En 1895 Gustave Le Bon publicó en París “Psicología de las multitudes”. Su autor no era un académico sino un polígrafo culto, que escribió también sobre física, religiones antiguas o antropología, transitando en el borde del mundo intelectual donde por entonces brillaba Durkheim.
Este libro fue un “best seller”, y luego un “long seller”. Le Bon logró captar el estado de ánimo de su tiempo y poner en palabras las ideas confusas, los miedos y las expectativas que suscitaban las nuevas multitudes.
El “fin de siglo” europeo fue la época de la democratización. La multitud visible, “la foule”, no era ya la turba miserable pintada por Balzac, Victor Hugo o Dickens, pues se sumaban trabajadores, sectores medios y también acomodados. Se veían muchedumbres en las manifestaciones, vociferando con más pasión que razones contra los políticos corruptos, o alineándose en favor o en contra de Dreyfus. También se amontonaban en las grandes tiendas, en los teatros y los “music hall”, en los hipódromos, los espectáculos deportivos o las reuniones evangélicas. Y naturalmente, en los comicios, donde su peso empezaba a ser decisivo.
Durkheim hablaba por entonces de la anomia y la conciencia social difusa. En sintonía con él, Le Bon señala que, al integrarse en una multitud, el individuo abandona su razón crítica y se sumerge en un conjunto con un alma colectiva. Las multitudes son inestables, sugestionables, crédulas y volubles. Cuando las atrapa una idea simple que expresaba un sentimiento profundo, se sienten invencibles e irresponsables; sus integrantes son entonces capaces de comportarse como bárbaros, pero también como héroes.
Un tipo singular es la multitud electoral. Por entonces, el sufragio universal parecía equívoco y poco predecible. Le Bon no cree en la educación, la gran esperanza republicana; puede educarse al individuo pero no a la multitud. Pero más riesgoso que el voto es la opinión pública, tan intensa como voluble, que suele arrastrar al mismo parlamento, convirtiéndolo en una multitud.

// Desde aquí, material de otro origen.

$ cat src/hdl/pfm_pkg.sv
// constants for the fault status and mask register bank
package pfm_pkg;

  // ----------------------------------------------------------------
  // register byte addresses (index times four)
  // ----------------------------------------------------------------
  localparam logic [7:0] PFM_IDX_LDO_STATUS    = 8'h82;
  localparam logic [7:0] PFM_IDX_SAFETY_STATUS = 8'h83;
  localparam logic [7:0] PFM_IDX_LATCHOFF      = 8'h84;
  localparam logic [7:0] PFM_IDX_RESP_MASK     = 8'h85;
  localparam logic [7:0] PFM_IDX_POLICY        = 8'h88;
  localparam int         PFM_ADDR_W            = 12;
  localparam logic [11:0] PFM_ADDR_LDO_STATUS    = {2'h0, PFM_IDX_LDO_STATUS, 2'h0};
  localparam logic [11:0] PFM_ADDR_SAFETY_STATUS = {2'h0, PFM_IDX_SAFETY_STATUS, 2'h0};
  localparam logic [11:0] PFM_ADDR_LATCHOFF      = {2'h0, PFM_IDX_LATCHOFF, 2'h0};
  localparam logic [11:0] PFM_ADDR_RESP_MASK     = {2'h0, PFM_IDX_RESP_MASK, 2'h0};
  localparam logic [11:0] PFM_ADDR_POLICY        = {2'h0, PFM_IDX_POLICY, 2'h0};

  // ----------------------------------------------------------------
  // field positions
  // ----------------------------------------------------------------
  localparam int PFM_BIT_SELFTEST   = 3;
  localparam int PFM_BIT_LV_LATCH   = 4;
  localparam int PFM_BIT_HV_LATCH   = 0;
  localparam logic [7:0] PFM_LDO_W0C_MASK    = 8'h07;
  localparam logic [7:0] PFM_SAFETY_W0C_MASK = 8'hEF;
  localparam logic [7:0] PFM_RESP_MASK_BITS  = 8'h7F;

  // ----------------------------------------------------------------
  // reset values
  // ----------------------------------------------------------------
  // severe uv/ov and second oc unmasked, the rest masked
  localparam logic [7:0] PFM_RESP_MASK_RESET = 8'h17;
  localparam logic [1:0] PFM_POLICY_RESET    = 2'h0;

  // ----------------------------------------------------------------
  // timing
  // ----------------------------------------------------------------
  localparam int PFM_CLK_MHZ        = 100;
  localparam int PFM_RECHECK_MS     = 5;
  // ms to clocks: 1000 us per ms, clock rate in cycles per us
  localparam int PFM_RECHECK_CYCLES = PFM_RECHECK_MS * 1000 * PFM_CLK_MHZ;

  // ----------------------------------------------------------------
  // axi responses
  // ----------------------------------------------------------------
  localparam logic [1:0] PFM_RESP_OKAY   = 2'h0;
  localparam logic [1:0] PFM_RESP_SLVERR = 2'h2;

endpackage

Luego de agitar los fantasmas de la nueva sociedad de masas, Le Bon tranquiliza a sus lectores. Hay una solución: “conocer el arte de impresionar a las masas equivale a conocer el arte de gobernar.” Como Maquiavelo en “El príncipe”, Le Bon llegó a tener un grupo de lectores atentos y prestigiosos: Mussolini, Hitler, Lenin; también Teodoro Roosevelt, Winston Churchill y Juan Domingo Perón.
La clave está en el jefe -les dice Le Bon-, que como el pastor, conduce su rebaño. Debe ser un hombre de acción y no un pensador. Un hombre fascinado por una creencia, con algo de profeta y algo de apóstol, que como el predicador evangélico conozca el arte de conducir a la multitud, manipulando la imaginación y la palabra.

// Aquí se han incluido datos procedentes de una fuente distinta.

### src/fxp_pkg.sv
// Package for the flexible I/O strap and power control block.
// Assumes one 25 MHz clock domain and a synchronous active-low reset.
package fxp_pkg;
  // ---------------------------------------------------------------
  // Widths and clock timing
  // ---------------------------------------------------------------
  localparam int WORD_W = 10;
  localparam int CLK_MHZ = 25;
  localparam int CONV_DIV_W = 4;
  localparam logic [CONV_DIV_W-1:0] CONV_DIV_RST = 4'h0;

  // ---------------------------------------------------------------
  // Register byte addresses (choice, no printed map)
  // ---------------------------------------------------------------
  localparam logic [7:0] ADDR_CTRL = 8'h00;
  localparam logic [7:0] ADDR_STAT = 8'h04;
  localparam logic [7:0] ADDR_CFG = 8'h08;

  // Control register fields
  localparam int CTRL_CLONE = 0;
  localparam int CTRL_DIV_LO = 4;
  localparam int CTRL_UPS_LO = 8;
  localparam int CTRL_ECO = 12;
  localparam logic [31:0] CTRL_RST = 32'h0000_0000;

  // AXI responses
  localparam logic [1:0] RESP_OKAY = 2'h0;
  localparam logic [1:0] RESP_SLVERR = 2'h2;

  // Upsampling codes
  localparam logic [1:0] UPS_X1 = 2'h0;
  localparam logic [1:0] UPS_X2 = 2'h1;
  localparam logic [1:0] UPS_X4 = 2'h2;

  // Interface modes
  typedef enum logic [1:0] {
    FXP_FULL = 2'b00,
    FXP_HD_INTERLEAVED = 2'b01,
    FXP_HD_PARALLEL = 2'b10,
    FXP_CLONE = 2'b11
  } fxp_mode_e;

  // Is an upsampling code legal with an interleaved bus
  function automatic logic fxp_ups_ok(input logic [1:0] code);
    return (code == UPS_X2) || (code == UPS_X4);
  endfunction
endpackage

### src/fxp_sync2.sv
// Two-flop synchroniser for a vector of pin inputs.
// Assumes the pins are asynchronous to clk.
`timescale 1ns/1ns
module fxp_sync2 #(
  parameter int W = 1
) (
  input wire logic clk,
  input wire logic clkEn,
  input wire logic [W-1:0] pinIn,
  output logic [W-1:0] pinSync
);
  logic [W-1:0] stage1;

  // Two-stage capture, first stage read only by the second
  always_ff @(posedge clk) begin
    if (clkEn) begin
      stage1 <= pinIn;
      pinSync <= stage1;
    end
  end
endmodule // fxp_sync2

### src/fxp_clk_div.sv
// Enable generator that divides the core clock for the converter.
// Assumes synchronous active-low reset; ratio is div+1.
`timescale 1ns/1ns
module fxp_clk_div #(
  parameter int DW = 4
) (
  input wire logic clk,
  input wire logic rst_n,
  input wire logic clkEn,
  input wire logic run,
  input wire logic [DW-1:0] div,
  output logic tick
);
  logic [DW-1:0] cnt;

  // Counts up to div and pulses once per period while running
  always_ff @(posedge clk) begin
    if (!rst_n) begin
      cnt <= '0;
      tick <= 1'b0;
    end else if (clkEn) begin
      if (!run) begin
        cnt <= '0;
        tick <= 1'b0;
      end else if (cnt >= div) begin
        cnt <= '0;
        tick <= 1'b1;
      end else begin
        cnt <= cnt + 1'b1;
        tick <= 1'b0;
      end
    end
  end
endmodule // fxp_clk_div
### config.mk
export PLATFORM = sky130hd
export DESIGN_NAME = gis_regs
export DESIGN_NICKNAME = d
export VERILOG_FILES = /design/src/logic/gis_pkg.sv /design/src/logic/gis_regs.sv /design/src/logic/gis_rl_state.sv
export SDC_FILE = /design/constraint.sdc
export NUM_CORES = 1
export LEC_CHECK = 0
export CORE_MARGIN = 4
export CORE_UTILIZATION = 43
export CTS_CLUSTER_SIZE = 24
export DETAILED_ROUTE_END_ITERATION = 10
export DONT_BUFFER_PORTS = 1
export MAX_ROUTING_LAYER = met4
export SLEW_MARGIN = 5
export SYNTH_ARGS = -nofsm -noshare
export SYNTH_HDL_FRONTEND = slang
export SYNTH_SLANG_ARGS = --single-unit
### constraint.sdc
create_clock -name clk_sys -period 1.14 [get_ports clk_sys]
set_clock_uncertainty 0.2 [all_clocks]
set_input_delay 0.114 -clock clk_sys [delete_from_list [all_inputs] [get_ports clk_sys]]
set_output_delay 0.114 -clock clk_sys [all_outputs]
set_load 0.01 [all_outputs]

En 1895 no existía la radio, pero ya había especialistas en propaganda de mercado, así como artistas de la política. Entre ellos se destacaron el inglés Gladstone, que hablaba como un predicador, y los vieneses Schönerer y Lueger, a quienes admiró Hitler. También Teodoro Herzl, un artista de la palabra y la escenificación, que desde París guió a los judíos hacia el sionismo.

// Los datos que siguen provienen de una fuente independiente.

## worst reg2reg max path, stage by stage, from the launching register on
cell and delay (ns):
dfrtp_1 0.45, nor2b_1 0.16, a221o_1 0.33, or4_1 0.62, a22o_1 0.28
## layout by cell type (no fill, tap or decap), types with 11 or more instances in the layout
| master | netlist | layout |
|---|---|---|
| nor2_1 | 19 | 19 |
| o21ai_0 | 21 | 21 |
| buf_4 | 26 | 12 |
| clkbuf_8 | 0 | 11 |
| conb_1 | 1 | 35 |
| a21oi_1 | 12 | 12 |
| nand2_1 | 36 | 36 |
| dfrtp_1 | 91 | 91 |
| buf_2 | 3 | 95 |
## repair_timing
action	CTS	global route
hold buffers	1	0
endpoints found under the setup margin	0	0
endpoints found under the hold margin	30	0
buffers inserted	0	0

Para Le Bon, el jefe debe afirmar una idea simple, libre de razonamiento y de prueba. Debe sorprender usando palabras conocidas con sentidos nuevos, y palabras nuevas que expresen algo conocido. Debe repetir machaconamente los mismos términos, para que se inserten en la mente, o como empezaba a decirse, el inconsciente.
El jefe debe apoyarse en las ilusiones de sus seguidores, “pues quien desilusiona pierde”. Debe identificarse con los sentimientos de su gente, convertirlos en imágenes sensibles y modular sobre ellas, para ir empujando a su grey hacia donde quiere llevarla.
Pero además, un líder debe hacer gala de una facultad misteriosa -un carisma, comenzará a decirse- que lleve a su grey a suspender su capacidad crítica y aceptar lo que la razón individual consideraría inverosímil.
Le Bon ha difundido en el análisis político ideas nuevas que pronto se harán comunes: el inconsciente, las pasiones, la manipulación. Inútil preguntarse cuánto hay de originalidad. Lo cierto es que muy pronto entrarán dentro del lenguaje corriente. Max Weber desarrolló la idea del liderazgo carismático de masas. G. Sorel le encontrará utilidad para establecer el mito de la violencia. Ortega y Gasset -un formidable divulgador- desarrollará la idea de la rebelión de las masas. Oswald Spengler -otro que teorizó los lugares comunes- le encontrará un lugar en su explicación de la decadencia de occidente. Muchos caminos se cruzan en el diagnóstico de Le Bon. Todos lejanos de la ilusión democrática y republicana. Todos cercanos a nuestra realidad.